<file path="src/rtl/bpsk_pkg.sv">
// Shared types and helpers for the BPSK transmit sequencer.
// Holds the FSM state enum, the counter width helper and the configuration check.
package bpsk_pkg;

    typedef enum logic [1:0] {
        IDLE,
        PREAMBLE,
        DATA,
        TAIL
    } state_e;

    // Bits needed to count 0..n-1 (at least one bit).
    function automatic int cnt_w(input int n);
        return (n > 1) ? $clog2(n) : 1;
    endfunction

    // Legal parameter set: offset inside one carrier period, the period
    // fits in the phase index, and at least one carrier cycle per symbol.
    function automatic bit cfg_ok(input int dw, input int wl,
                                  input int sh, input int cps);
        return (sh < wl) && (wl <= (1 << dw)) && (cps >= 1);
    endfunction

endpackage

</file>
<file path="src/rtl/bpsk_tx_sequencer_if.sv">
// Byte request handshake between an upstream requester and the sequencer.
// master: drives byte_in/byte_last/byte_valid; slave: drives byte_ready.
interface bpsk_tx_sequencer_if;

    logic [7:0] byte_in;
    logic       byte_last;
    logic       byte_valid;
    logic       byte_ready;

    modport master (
        output byte_in,
        output byte_last,
        output byte_valid,
        input  byte_ready
    );

    modport slave (
        input  byte_in,
        input  byte_last,
        input  byte_valid,
        output byte_ready
    );

endinterface

</file>
<file path="src/rtl/bpsk_carrier_nco.sv">
// Free-running carrier counter c and carrier-cycle counter k with symbol boundary flag.
// Ports: clock, reset (sync, high), c_next_o (next value of c), boundary_o (last clock of a symbol).
module bpsk_carrier_nco
    import bpsk_pkg::*;
#(
    parameter int WAVELENGTH        = 32,
    parameter int CYCLES_PER_SYMBOL = 4,
    parameter int CW                = cnt_w(WAVELENGTH)
) (
    input  logic          clock,
    input  logic          reset,
    output logic [CW-1:0] c_next_o,
    output logic          boundary_o
);

    localparam int KW = cnt_w(CYCLES_PER_SYMBOL);

    logic [CW-1:0] c_q, c_d;
    logic [KW-1:0] k_q, k_d;
    logic          c_wrap;
    logic          k_wrap;

    always_comb begin
        c_wrap = (c_q == CW'(WAVELENGTH - 1));
        k_wrap = (k_q == KW'(CYCLES_PER_SYMBOL - 1));
        c_d    = c_wrap ? '0 : c_q + 1'b1;
        k_d    = k_q;
        if (c_wrap) begin
            k_d = k_wrap ? '0 : k_q + 1'b1;
        end
    end

    always_ff @(posedge clock) begin
        if (reset) begin
            c_q <= '0;
            k_q <= '0;
        end else begin
            c_q <= c_d;
            k_q <= k_d;
        end
    end

    assign c_next_o   = c_d;
    assign boundary_o = c_wrap && k_wrap;

endmodule

</file>
<file path="src/rtl/bpsk_tx_sequencer.sv">
// Frames buffered bytes as preamble/data/tail symbols and emits BPSK table phase.
// Ports: clock, reset (sync, high), bus (byte handshake, slave), phase, data_bit,
// symbol_strobe, tx_active, underrun.
module bpsk_tx_sequencer
    import bpsk_pkg::*;
#(
    parameter int DATA_WIDTH        = 8,
    parameter int WAVELENGTH        = 32,
    parameter int SHIFT             = 16,
    parameter int CYCLES_PER_SYMBOL = 4,
    parameter int PREAMBLE_BITS     = 8,
    parameter int TAIL_SYMBOLS      = 2
) (
    input  logic                  clock,
    input  logic                  reset,
    bpsk_tx_sequencer_if.slave    bus,
    output logic [DATA_WIDTH-1:0] phase,
    output logic                  data_bit,
    output logic                  symbol_strobe,
    output logic                  tx_active,
    output logic                  underrun
);

    if (!cfg_ok(DATA_WIDTH, WAVELENGTH, SHIFT, CYCLES_PER_SYMBOL)) begin : g_bad_cfg
        $error("bpsk_tx_sequencer: illegal parameter set");
    end

    localparam int CW = cnt_w(WAVELENGTH);
    localparam int PW = DATA_WIDTH + 1;
    localparam int SN0 = (PREAMBLE_BITS > 8) ? PREAMBLE_BITS : 8;
    localparam int SN = (TAIL_SYMBOLS > SN0) ? TAIL_SYMBOLS : SN0;
    localparam int SW = cnt_w(SN);

    logic [CW-1:0]         c_d;
    logic                  boundary;

    bpsk_carrier_nco #(
        .WAVELENGTH        (WAVELENGTH),
        .CYCLES_PER_SYMBOL (CYCLES_PER_SYMBOL),
        .CW                (CW)
    ) u_nco (
        .clock      (clock),
        .reset      (reset),
        .c_next_o   (c_d),
        .boundary_o (boundary)
    );

    state_e                state_q, state_d;
    logic [SW-1:0]         sym_q, sym_d;
    logic [7:0]            sh_q, sh_d;
    logic                  last_q, last_d;
    logic                  bit_q, bit_d;
    logic [7:0]            buf_q;
    logic                  buf_last_q;
    logic                  buf_full_q;
    logic                  rdy_q;
    logic                  und_q, und_d;
    logic                  strb_q;
    logic [DATA_WIDTH-1:0] phase_q, phase_d;
    logic                  load;
    logic                  accept;
    logic [PW-1:0]         sum;

    assign bus.byte_ready = rdy_q && !buf_full_q;
    assign accept = bus.byte_valid && bus.byte_ready;

    always_comb begin
        state_d = state_q;
        sym_d   = sym_q;
        sh_d    = sh_q;
        last_d  = last_q;
        bit_d   = bit_q;
        und_d   = 1'b0;
        load    = 1'b0;
        if (boundary) begin
            unique case (state_q)
                IDLE: begin
                    bit_d = 1'b0;
                    if (buf_full_q) begin
                        state_d = PREAMBLE;
                        sym_d   = '0;
                        bit_d   = 1'b1;
                    end
                end
                PREAMBLE: begin
                    if (sym_q == SW'(PREAMBLE_BITS - 1)) begin
                        sym_d = '0;
                        if (buf_full_q) begin
                            load    = 1'b1;
                            state_d = DATA;
                            sh_d    = buf_q;
                            last_d  = buf_last_q;
                            bit_d   = buf_q[0];
                        end else begin
                            und_d   = 1'b1;
                            state_d = TAIL;
                            bit_d   = 1'b0;
                        end
                    end else begin
                        sym_d = sym_q + 1'b1;
                        // Next preamble index is even (bit 1) when this one is odd.
                        bit_d = sym_q[0];
                    end
                end
                DATA: begin
                    if (sym_q == SW'(7)) begin
                        sym_d = '0;
                        if (last_q) begin
                            state_d = TAIL;
                            bit_d   = 1'b0;
                        end else if (buf_full_q) begin
                            load   = 1'b1;
                            sh_d   = buf_q;
                            last_d = buf_last_q;
                            bit_d  = buf_q[0];
                        end else begin
                            und_d   = 1'b1;
                            state_d = TAIL;
                            bit_d   = 1'b0;
                        end
                    end else begin
                        sym_d = sym_q + 1'b1;
                        sh_d  = {1'b0, sh_q[7:1]};
                        bit_d = sh_q[1];
                    end
                end
                TAIL: begin
                    bit_d = 1'b0;
                    if (sym_q == SW'(TAIL_SYMBOLS - 1)) begin
                        sym_d = '0;
                        // Back-to-back frame: skip IDLE when a byte is waiting.
                        if (buf_full_q) begin
                            state_d = PREAMBLE;
                            bit_d   = 1'b1;
                        end else begin
                            state_d = IDLE;
                        end
                    end else begin
                        sym_d = sym_q + 1'b1;
                    end
                end
            endcase
        end
    end

    // Phase uses next-state c and bit so all three line up after the edge.
    always_comb begin
        sum = PW'(c_d) + (bit_d ? PW'(SHIFT) : PW'(0));
        if (sum >= PW'(WAVELENGTH)) begin
            phase_d = DATA_WIDTH'(sum - PW'(WAVELENGTH));
        end else begin
            phase_d = DATA_WIDTH'(sum);
        end
    end

    always_ff @(posedge clock) begin
        if (reset) begin
            state_q    <= IDLE;
            sym_q      <= '0;
            sh_q       <= '0;
            last_q     <= 1'b0;
            bit_q      <= 1'b0;
            buf_q      <= '0;
            buf_last_q <= 1'b0;
            buf_full_q <= 1'b0;
            rdy_q      <= 1'b0;
            und_q      <= 1'b0;
            strb_q     <= 1'b0;
            phase_q    <= '0;
        end else begin
            state_q <= state_d;
            sym_q   <= sym_d;
            sh_q    <= sh_d;
            last_q  <= last_d;
            bit_q   <= bit_d;
            rdy_q   <= 1'b1;
            und_q   <= und_d;
            strb_q  <= boundary && (state_d != IDLE);
            phase_q <= phase_d;
            if (load) begin
                buf_full_q <= 1'b0;
            end else if (accept) begin
                buf_full_q <= 1'b1;
                buf_q      <= bus.byte_in;
                buf_last_q <= bus.byte_last;
            end
        end
    end

    assign phase         = phase_q;
    assign data_bit      = bit_q;
    assign symbol_strobe = strb_q;
    assign tx_active     = (state_q != IDLE);
    assign underrun      = und_q;

endmodule
</file>
<file path="src/flat_wrapper.sv">
// flat-port wrapper written by rule: the top's interface ports become plain ports
module bpsk_tx_sequencer_flat import bpsk_pkg::*;
#(
    parameter int DATA_WIDTH        = 8,
    parameter int WAVELENGTH        = 32,
    parameter int SHIFT             = 16,
    parameter int CYCLES_PER_SYMBOL = 4,
    parameter int PREAMBLE_BITS     = 8,
    parameter int TAIL_SYMBOLS      = 2
)
  (clock, reset, phase, data_bit, symbol_strobe, tx_active, underrun, bus_byte_in, bus_byte_last, bus_byte_valid, bus_byte_ready);
  bpsk_tx_sequencer_if bus_i ();
  input  logic clock;
  input  logic reset;
  output logic [DATA_WIDTH-1:0] phase;
  output logic data_bit;
  output logic symbol_strobe;
  output logic tx_active;
  output logic underrun;
  input wire logic [$bits(bus_i.byte_in)-1:0] bus_byte_in;
  input wire logic [$bits(bus_i.byte_last)-1:0] bus_byte_last;
  input wire logic [$bits(bus_i.byte_valid)-1:0] bus_byte_valid;
  output wire logic [$bits(bus_i.byte_ready)-1:0] bus_byte_ready;
  assign bus_i.byte_in = bus_byte_in;
  assign bus_i.byte_last = bus_byte_last;
  assign bus_i.byte_valid = bus_byte_valid;
  assign bus_byte_ready = bus_i.byte_ready;
  bpsk_tx_sequencer #(.DATA_WIDTH(DATA_WIDTH), .WAVELENGTH(WAVELENGTH), .SHIFT(SHIFT), .CYCLES_PER_SYMBOL(CYCLES_PER_SYMBOL), .PREAMBLE_BITS(PREAMBLE_BITS), .TAIL_SYMBOLS(TAIL_SYMBOLS)) u_core (.clock(clock), .reset(reset), .bus(bus_i), .phase(phase), .data_bit(data_bit), .symbol_strobe(symbol_strobe), .tx_active(tx_active), .underrun(underrun));
endmodule
</file>
File: src/rtl/bus_arbiter_mux.sv
// Registered N-to-1 bus multiplexer with direct select or round-robin arbitration.
// A loaded word is held on Bus until the consumer takes it with bus_ready.
module bus_arbiter_mux #(
  parameter int WIDTH = 16,
  parameter int NSRC  = 8,
  parameter int SELW  = 3
) (
  input  logic                  clk,
  input  logic                  rst_n,
  input  logic [NSRC*WIDTH-1:0] src_data,
  input  logic [NSRC-1:0]       req,
  input  logic                  mode,
  input  logic [SELW-1:0]       Src,
  input  logic                  sel_en,
  input  logic                  bus_ready,
  output logic [WIDTH-1:0]      Bus,
  output logic                  bus_valid,
  output logic [NSRC-1:0]       grant,
  output logic [SELW-1:0]       grant_idx,
  output logic                  sel_err
);

  typedef enum logic {IDLE, HOLD} state_t;

  localparam logic [NSRC-1:0] GRANT_ONE = {{(NSRC-1){1'b0}}, 1'b1};
  localparam logic [SELW-1:0] LAST_RST  = SELW'(NSRC - 1);

  state_t            state_q;
  logic [WIDTH-1:0]  bus_q;
  logic [NSRC-1:0]   grant_q;
  logic [SELW-1:0]   grant_idx_q;
  logic              sel_err_q;
  logic [SELW-1:0]   last_q;

  logic              eval;
  logic              src_ok;
  logic              load_d;
  logic              sel_err_d;
  logic [SELW-1:0]   idx_d;
  logic [WIDTH-1:0]  bus_d;
  logic [31:0]       src_ext;

  logic              hi_found, lo_found;
  logic [SELW-1:0]   hi_idx, lo_idx;

  // Round-robin: lowest requester above last wins, else lowest requester overall.
  always_comb begin
    hi_found = 1'b0;
    hi_idx   = '0;
    lo_found = 1'b0;
    lo_idx   = '0;
    for (int i = NSRC - 1; i >= 0; i--) begin
      if (req[i]) begin
        lo_found = 1'b1;
        lo_idx   = SELW'(i);
        if (i > int'(last_q)) begin
          hi_found = 1'b1;
          hi_idx   = SELW'(i);
        end
      end
    end
  end

  assign src_ext   = 32'(Src);
  assign src_ok    = src_ext < NSRC;
  assign eval      = (state_q == IDLE) || bus_ready;
  assign idx_d     = mode ? (hi_found ? hi_idx : lo_idx) : Src;
  assign load_d    = eval && (mode ? lo_found : (sel_en && src_ok));
  assign sel_err_d = eval && !mode && sel_en && !src_ok;
  assign bus_d     = src_data[idx_d*WIDTH +: WIDTH];

  always_ff @(posedge clk or negedge rst_n) begin
    if (!rst_n) begin
      state_q     <= IDLE;
      bus_q       <= '0;
      grant_q     <= '0;
      grant_idx_q <= '0;
      sel_err_q   <= 1'b0;
      last_q      <= LAST_RST;
    end else begin
      grant_q   <= '0;
      sel_err_q <= sel_err_d;
      case (state_q)
        IDLE: if (load_d) state_q <= HOLD;
        HOLD: if (bus_ready && !load_d) state_q <= IDLE;
        default: state_q <= IDLE;
      endcase
      if (load_d) begin
        bus_q       <= bus_d;
        grant_idx_q <= idx_d;
        grant_q     <= GRANT_ONE << idx_d;
        if (mode) last_q <= idx_d;
      end
    end
  end

  assign Bus       = bus_q;
  assign bus_valid = (state_q == HOLD);
  assign grant     = grant_q;
  assign grant_idx = grant_idx_q;
  assign sel_err   = sel_err_q;

endmodule
File: src/rtl/fetch_unit.sv
// Instruction fetch stage: owns the PC, drives the ROM address, absorbs the
// ROM's one-cycle read latency and hands {instr, pc} pairs to decode.
module fetch_unit #(
  parameter int unsigned          ADDR_WIDTH = 10,
  parameter int unsigned          DATA_WIDTH = 32,
  parameter int unsigned          PC_WIDTH   = 32,
  parameter logic [PC_WIDTH-1:0]  RESET_PC   = '0
) (
  input  logic                  clk,
  input  logic                  reset_n,
  output logic [ADDR_WIDTH-1:0] rom_addr,
  input  logic [DATA_WIDTH-1:0] rom_rdata,
  input  logic                  rom_rdata_valid,
  input  logic                  redirect_valid,
  input  logic [PC_WIDTH-1:0]   redirect_pc,
  output logic                  out_valid,
  input  logic                  out_ready,
  output logic [DATA_WIDTH-1:0] out_instr,
  output logic [PC_WIDTH-1:0]   out_pc
);

  logic [PC_WIDTH-1:0]   pc_q;
  logic [PC_WIDTH-1:0]   inflight_pc_q;
  logic                  inflight_q;
  logic [1:0]            count_q;
  logic [DATA_WIDTH-1:0] head_instr_q, tail_instr_q;
  logic [PC_WIDTH-1:0]   head_pc_q, tail_pc_q;

  logic pop, push, stall, issue;

  assign rom_addr  = pc_q[ADDR_WIDTH+1:2];
  assign out_valid = (count_q != 2'd0);
  assign out_instr = head_instr_q;
  assign out_pc    = head_pc_q;

  // Only issue when the FIFO is guaranteed to have room for the returning word.
  always_comb begin
    pop   = out_valid & out_ready;
    push  = inflight_q & rom_rdata_valid & ~redirect_valid;
    stall = inflight_q & ~rom_rdata_valid;
    issue = ~redirect_valid & ~stall &
            (({1'b0, count_q} + {2'b00, inflight_q}) < (3'd2 + {2'b00, pop}));
  end

  always_ff @(posedge clk or negedge reset_n) begin
    if (!reset_n) begin
      pc_q          <= RESET_PC;
      inflight_q    <= 1'b0;
      inflight_pc_q <= '0;
      count_q       <= 2'd0;
      head_instr_q  <= '0;
      head_pc_q     <= '0;
      tail_instr_q  <= '0;
      tail_pc_q     <= '0;
    end else if (redirect_valid) begin
      pc_q       <= redirect_pc & ~PC_WIDTH'(3);
      inflight_q <= 1'b0;
      count_q    <= 2'd0;
    end else begin
      // A word the ROM could not deliver is re-requested from its own PC.
      if (stall) begin
        pc_q       <= inflight_pc_q;
        inflight_q <= 1'b0;
      end else if (issue) begin
        inflight_q    <= 1'b1;
        inflight_pc_q <= pc_q;
        pc_q          <= pc_q + PC_WIDTH'(4);
      end else begin
        inflight_q <= 1'b0;
      end

      case ({push, pop})
        2'b10: begin
          if (count_q == 2'd0) begin
            head_instr_q <= rom_rdata;
            head_pc_q    <= inflight_pc_q;
          end else begin
            tail_instr_q <= rom_rdata;
            tail_pc_q    <= inflight_pc_q;
          end
          count_q <= count_q + 2'd1;
        end
        2'b01: begin
          head_instr_q <= tail_instr_q;
          head_pc_q    <= tail_pc_q;
          count_q      <= count_q - 2'd1;
        end
        2'b11: begin
          if (count_q == 2'd1) begin
            head_instr_q <= rom_rdata;
            head_pc_q    <= inflight_pc_q;
          end else begin
            head_instr_q <= tail_instr_q;
            head_pc_q    <= tail_pc_q;
            tail_instr_q <= rom_rdata;
            tail_pc_q    <= inflight_pc_q;
          end
        end
        default: ;
      endcase
    end
  end

  // The issue rule reserves space, so a push can never meet a full FIFO.
  assert property (@(posedge clk) disable iff (!reset_n)
                   !(push && !pop && count_q == 2'd2));

endmodule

Your instructions:
Reproduce exactly, and only, the part of the listing above that begins at the line with "state_q <= state_d;" and goes on through the line with "output logic data_bit;".

Solution to this problem:
            state_q <= state_d;
            sym_q   <= sym_d;
            sh_q    <= sh_d;
            last_q  <= last_d;
            bit_q   <= bit_d;
            rdy_q   <= 1'b1;
            und_q   <= und_d;
            strb_q  <= boundary && (state_d != IDLE);
            phase_q <= phase_d;
            if (load) begin
                buf_full_q <= 1'b0;
            end else if (accept) begin
                buf_full_q <= 1'b1;
                buf_q      <= bus.byte_in;
                buf_last_q <= bus.byte_last;
            end
        end
    end

    assign phase         = phase_q;
    assign data_bit      = bit_q;
    assign symbol_strobe = strb_q;
    assign tx_active     = (state_q != IDLE);
    assign underrun      = und_q;

endmodule
</file>
<file path="src/flat_wrapper.sv">
// flat-port wrapper written by rule: the top's interface ports become plain ports
module bpsk_tx_sequencer_flat import bpsk_pkg::*;
#(
    parameter int DATA_WIDTH        = 8,
    parameter int WAVELENGTH        = 32,
    parameter int SHIFT             = 16,
    parameter int CYCLES_PER_SYMBOL = 4,
    parameter int PREAMBLE_BITS     = 8,
    parameter int TAIL_SYMBOLS      = 2
)
  (clock, reset, phase, data_bit, symbol_strobe, tx_active, underrun, bus_byte_in, bus_byte_last, bus_byte_valid, bus_byte_ready);
  bpsk_tx_sequencer_if bus_i ();
  input  logic clock;
  input  logic reset;
  output logic [DATA_WIDTH-1:0] phase;
  output logic data_bit;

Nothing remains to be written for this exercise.